Question

What is wavelength of a photon that would be emitted when a hydrogen atom makes a transition from the n = 3 to the n = 2 energy level? What is the longest wavelength photon that could ionize a hydrogen atom originally in its ground state? What processes might occur if an electron of energy 12.2 eV collides with a hydrogen atom at rest and in its ground state?

Answer 1

A.) The relation between different transitions of Hydrogen atom and the corresponding wavelength of the photon emitted is 1/λ = R_H [1/n₁²   - 1/n₂²  ] where R_H is Rydberg's constant whose value is 1.0973731 x 10⁷ m^-1

when the transition is from n₂ to n₁  

so putting n₂ =3 and n₁ =2 , we get   

1/λ = 1.0973731 x 10⁷ [ 1/2²  - 1/3² ]

λ = 6.561123104 x 10^-7 m ~ 656 nm

B.) Given that, the atom is originally in the ground state. So, n₁ =1 . For, longest wavelength the energy corresponding should be minimum. Which means if n₁ =1 is fixed then n₂ should be 2 for minimum energy and hence maximum wavelength.

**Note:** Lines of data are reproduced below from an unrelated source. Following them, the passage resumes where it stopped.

<file path="config.mk">
export PLATFORM = sky130hd
export DESIGN_NAME = pipeline_control
export DESIGN_NICKNAME = d
export VERILOG_FILES = /design/src/rtl/pipeline_control.sv
export SDC_FILE = /design/constraint.sdc
export NUM_CORES = 1
export LEC_CHECK = 0
export ABC_AREA = 0
export CORE_MARGIN = 10
export CORE_UTILIZATION = 42
export DETAILED_ROUTE_END_ITERATION = 7
export GPL_TIMING_DRIVEN = 0
export HOLD_SLACK_MARGIN = 0.02
export PLACE_DENSITY = 0.74
export SETUP_SLACK_MARGIN = 0.15
export SLEW_MARGIN = 25
export SYNTH_ARGS = -nofsm -noshare
export SYNTH_HDL_FRONTEND = slang
export SYNTH_SLANG_ARGS = --single-unit
</file>
<file path="constraint.sdc">
create_clock -name clk -period 5.7 [get_ports clk]
set_input_delay 1.71 -clock clk [delete_from_list [all_inputs] [get_ports clk]]
set_output_delay 1.71 -clock clk [all_outputs]
set_load 0.02 [all_outputs]
</file>
<file path="src/rtl/pipeline_control.sv">
// Pipeline hazard/stall controller: load-use stalls, branch flushes and
// multi-cycle EX occupancy, with registered active-low stage clears.
module pipeline_control #(
  parameter int MC_CYCLES  = 4,
  parameter int REG_ADDR_W = 4
) (
  input  logic                  clk,
  input  logic                  reset,
  input  logic [REG_ADDR_W-1:0] id_rs1,
  input  logic [REG_ADDR_W-1:0] id_rs2,
  input  logic                  id_use_rs1,
  input  logic                  id_use_rs2,
  input  logic                  ex_mem_read,
  input  logic [REG_ADDR_W-1:0] ex_rd,
  input  logic                  ex_branch_taken,
  input  logic                  ex_mc_start,
  output logic                  pc_we,
  output logic                  ifid_we,
  output logic                  idex_we,
  output logic                  exmem_we,
  output logic                  memwb_we,
  output logic                  ifid_flush_n,
  output logic                  idex_flush_n,
  output logic                  exmem_flush_n,
  output logic                  busy,
  output logic [1:0]            state_dbg
);

  typedef enum logic [1:0] {
    RUN        = 2'd0,
    LOAD_STALL = 2'd1,
    FLUSH      = 2'd2,
    MC_BUSY    = 2'd3
  } state_t;

  state_t     state, nxt;
  logic [3:0] mc_cnt, cnt_nxt;
  logic       mc_done, done_nxt;
  logic       hz1, hz2, load_use, mc_go;
  logic [4:0] en;

  assign hz1      = id_use_rs1 && (ex_rd == id_rs1);
  assign hz2      = id_use_rs2 && (ex_rd == id_rs2);
  assign load_use = ex_mem_read && (ex_rd != '0) && (hz1 || hz2);
  assign mc_go    = ex_mc_start && !mc_done;

  // en = {pc, ifid, idex, exmem, memwb}
  always_comb begin
    nxt      = state;
    cnt_nxt  = mc_cnt;
    done_nxt = 1'b0;
    en       = 5'b11111;
    unique case (state)
      RUN: begin
        if (ex_branch_taken) begin
          nxt = FLUSH;
        end else if (mc_go) begin
          en      = 5'b00011;
          cnt_nxt = 4'(MC_CYCLES - 2);
          nxt     = MC_BUSY;
        end else if (load_use) begin
          en  = 5'b00111;
          nxt = LOAD_STALL;
        end
      end
      LOAD_STALL: begin
        en  = 5'b00111;
        nxt = RUN;
      end
      FLUSH: begin
        en  = 5'b01111;
        nxt = RUN;
      end
      MC_BUSY: begin
        en = 5'b00011;
        if (mc_cnt == 4'd0) begin
          nxt      = RUN;
          done_nxt = 1'b1;
        end else begin
          cnt_nxt = mc_cnt - 4'd1;
        end
      end
      default: nxt = RUN;
    endcase
  end

  assign {pc_we, ifid_we, idex_we, exmem_we, memwb_we} = reset ? en : 5'b0;
  assign busy      = reset && (state != RUN);
  assign state_dbg = state;

  // Clears come straight from flops so downstream stages see glitch-free lows
  always_ff @(posedge clk) begin
    if (!reset) begin
      state         <= RUN;
      mc_cnt        <= 4'd0;
      mc_done       <= 1'b0;
      ifid_flush_n  <= 1'b0;
      idex_flush_n  <= 1'b0;
      exmem_flush_n <= 1'b0;
    end else begin
      state         <= nxt;
      mc_cnt        <= cnt_nxt;
      mc_done       <= done_nxt;
      ifid_flush_n  <= (nxt != FLUSH);
      idex_flush_n  <= !((nxt == FLUSH) || (nxt == LOAD_STALL));
      exmem_flush_n <= (nxt != MC_BUSY);
    end
  end

endmodule

</file>
==> results.md <==
- post-DR vias/cell: 5.242
- # Max-Cap Violations: 0
- unrepaired setup endpoints after global routing: false
- post-route insts no fill: 153
- commonest non-fill, non-tap cells in the layout: sky130_fd_sc_hd__clkdlybuf4s50_1 (26), sky130_fd_sc_hd__nand2_1 (11), sky130_fd_sc_hd__dfxtp_1 (10)
- Worst VDD drop: 0.1358 mV
- Layout Nets: 154
- area share of the leading cell type in the synthesized netlist: 26.45%
- power per cell area: 202.8 nW/um^2
- leakage power of the design: 0.4689 nW
- Worst Path Class, Setup: input pin to primary output
- number of filler instances in the final layout: 162
- Setup crit start kind: input pin
- number of CTS-inserted buffers: 3
- actual slew at the worst max-slew pin: 0.6646 ns
- number of enable-type register cells in the synthesized netlist: 0
- routed vias: 802
- H-Tree Level Count: 1
- Worst Setup End Kind: primary output
- Worst path slowest cell: sky130_fd_sc_hd__clkdlybuf4s50_1
- number of port buffers: 29
- TritonCTS clock tree: done
- worst slack after detailed placement: -0.2383 ns
- synthesized flop and latch total: 10
- final hold violations: 0
- synthesized net count: 119
- count of cell types in the netlist: 33
- GR Overflow Total: 0
- critical path peak fanout: 4
- Final Power: 0.0002297 W
- fraction of final layout cells sized beyond drive strength 1: 10.94%
- Placer Congestion: 0.8528
- horizontal die dimension: 62.46 um
- vias in the first global route: 836
- cell types with the largest area share after synthesis: sky130_fd_sc_hd__dfxtp_1 (26%), sky130_fd_sc_hd__ha_1 (9.9%), sky130_fd_sc_hd__xor2_1 (6.9%)
- Yosys top cell by area: sky130_fd_sc_hd__dfxtp_1
- final setup fails: 0
- synthesized instance count: 94
- number of nets still failing antenna checks after routing: 0
- length of the first detailed-routing pass in iterations: 4
- First DRT Iteration DRCs: 14
- Hold Crit Class: register to register
- initial antenna violation count: 0
- final critical-path share of the clock period: 95.22%
- maximum cell stage delay along the critical path: 0.50 ns
- total half-perimeter wirelength after legalization and detailed placement: 1709 um
- cell count after placement: 148
- largest net degree at the start of global routing: 11
- Mapped Avg Cell Area: 8.053 sq um
- global-route wire length before repair: 3387 um
- count of synthesis-stage warnings from yosys: 0
- CTS sink cnt: 10
- crit path cell chain: clkdlybuf4s50_1 > o41ai_4 > nor4_1 > and3_4 > or3_1 > a21oi_1 > clkdlybuf4s15_2
- site row count: 15
- Worst-path clk slew: 0.06 ns
- antenna diode count: 0
- Worst Path Required: 3.99 ns
- initial core utilization: 43.84%
- area added between synthesis and finish: 49.59%
- predominant post-synthesis flop cell: sky130_fd_sc_hd__dfxtp_1
- Max Clock Freq: 0.1842 GHz
- outcome: finished, final reports clean
- number of I/O pins: 30
- final hold slack: 0.5361 ns
- share of flip-flops with an asynchronous set or reset after synthesis: 0%
- post-route clock skew: 0.007332 ns
- post-layout min period: 5.428 ns
- maximum count of clock buffers along a single path: 2
- routed wire length per instance: 13.35 um
- floorplan die height: 62.46 um
- sequential area share after synthesis: 26.45%
- overall track demand over capacity in global routing: 10.14%
- Final Routed Wirelength: 2042 um
- insertion delay to the later sink of the worst-skew pair: 0.27 ns
- most frequent standard cell in the layout excluding fill and tap cells: sky130_fd_sc_hd__clkdlybuf4s50_1
- Root Buffer Master: sky130_fd_sc_hd__clkbuf_4
- post-route worst setup slack: 0.2723 ns
- DR DRC count: 0
- data arrival time of the critical path: 3.72 ns
- cell area after synthesis: 757.0 sq um
- Die Area: 3901 sq um
- max-slew violations: 0
- hold buffer count at cts: 0
- relative slew slack: 55.60%
- Core Area: 1727 sq um
-- per-layer routing --
metal / routed length, um / part of all wire (%) / global-route usage [%] / vias up
li1: - / - / - / 405
met1: 821 / 40 / 9.451 / 361
met2: 989 / 48 / 17.56 / 36
met3: 232 / 11 / 6.631 / 0
met4: 0 / 0 / 3.352 / 0
met5: 0 / 0 / 0 / -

putting n₂ = 2 and n₁ =1 , we get

1/λ = 1.0973731 x 10⁷ [ 1/1² - 1/2² ]

λ = 1.215022797 x 10^-7 m ~ 121 nm

C.) The same expression for various transitions of hydrogen atom written in terms of energies looks like this

hν = E₂ - E₁ = -13.6 [ 1/n₁²  - 1/ n₂²  ] eV

Also given that the hydrogen atom is in its ground state which means n₁ = 1 .

putting n₂ = 3 gives - 12.1 eV

which is the closest to the given number (12.2 eV).

Under any circumstances the colliding electron is NOT going to go to one of the energy levels of the atom but, if it can transfer/ deposit 12.1 eV of its energy to the already existing electron in the ground state, then the electron in the ground state might get excited to the third level (n = 3) from the ground state (n = 1). But still, the question says 12.2 eV and not 12.1 eV. So, I would say that nothing really happens here.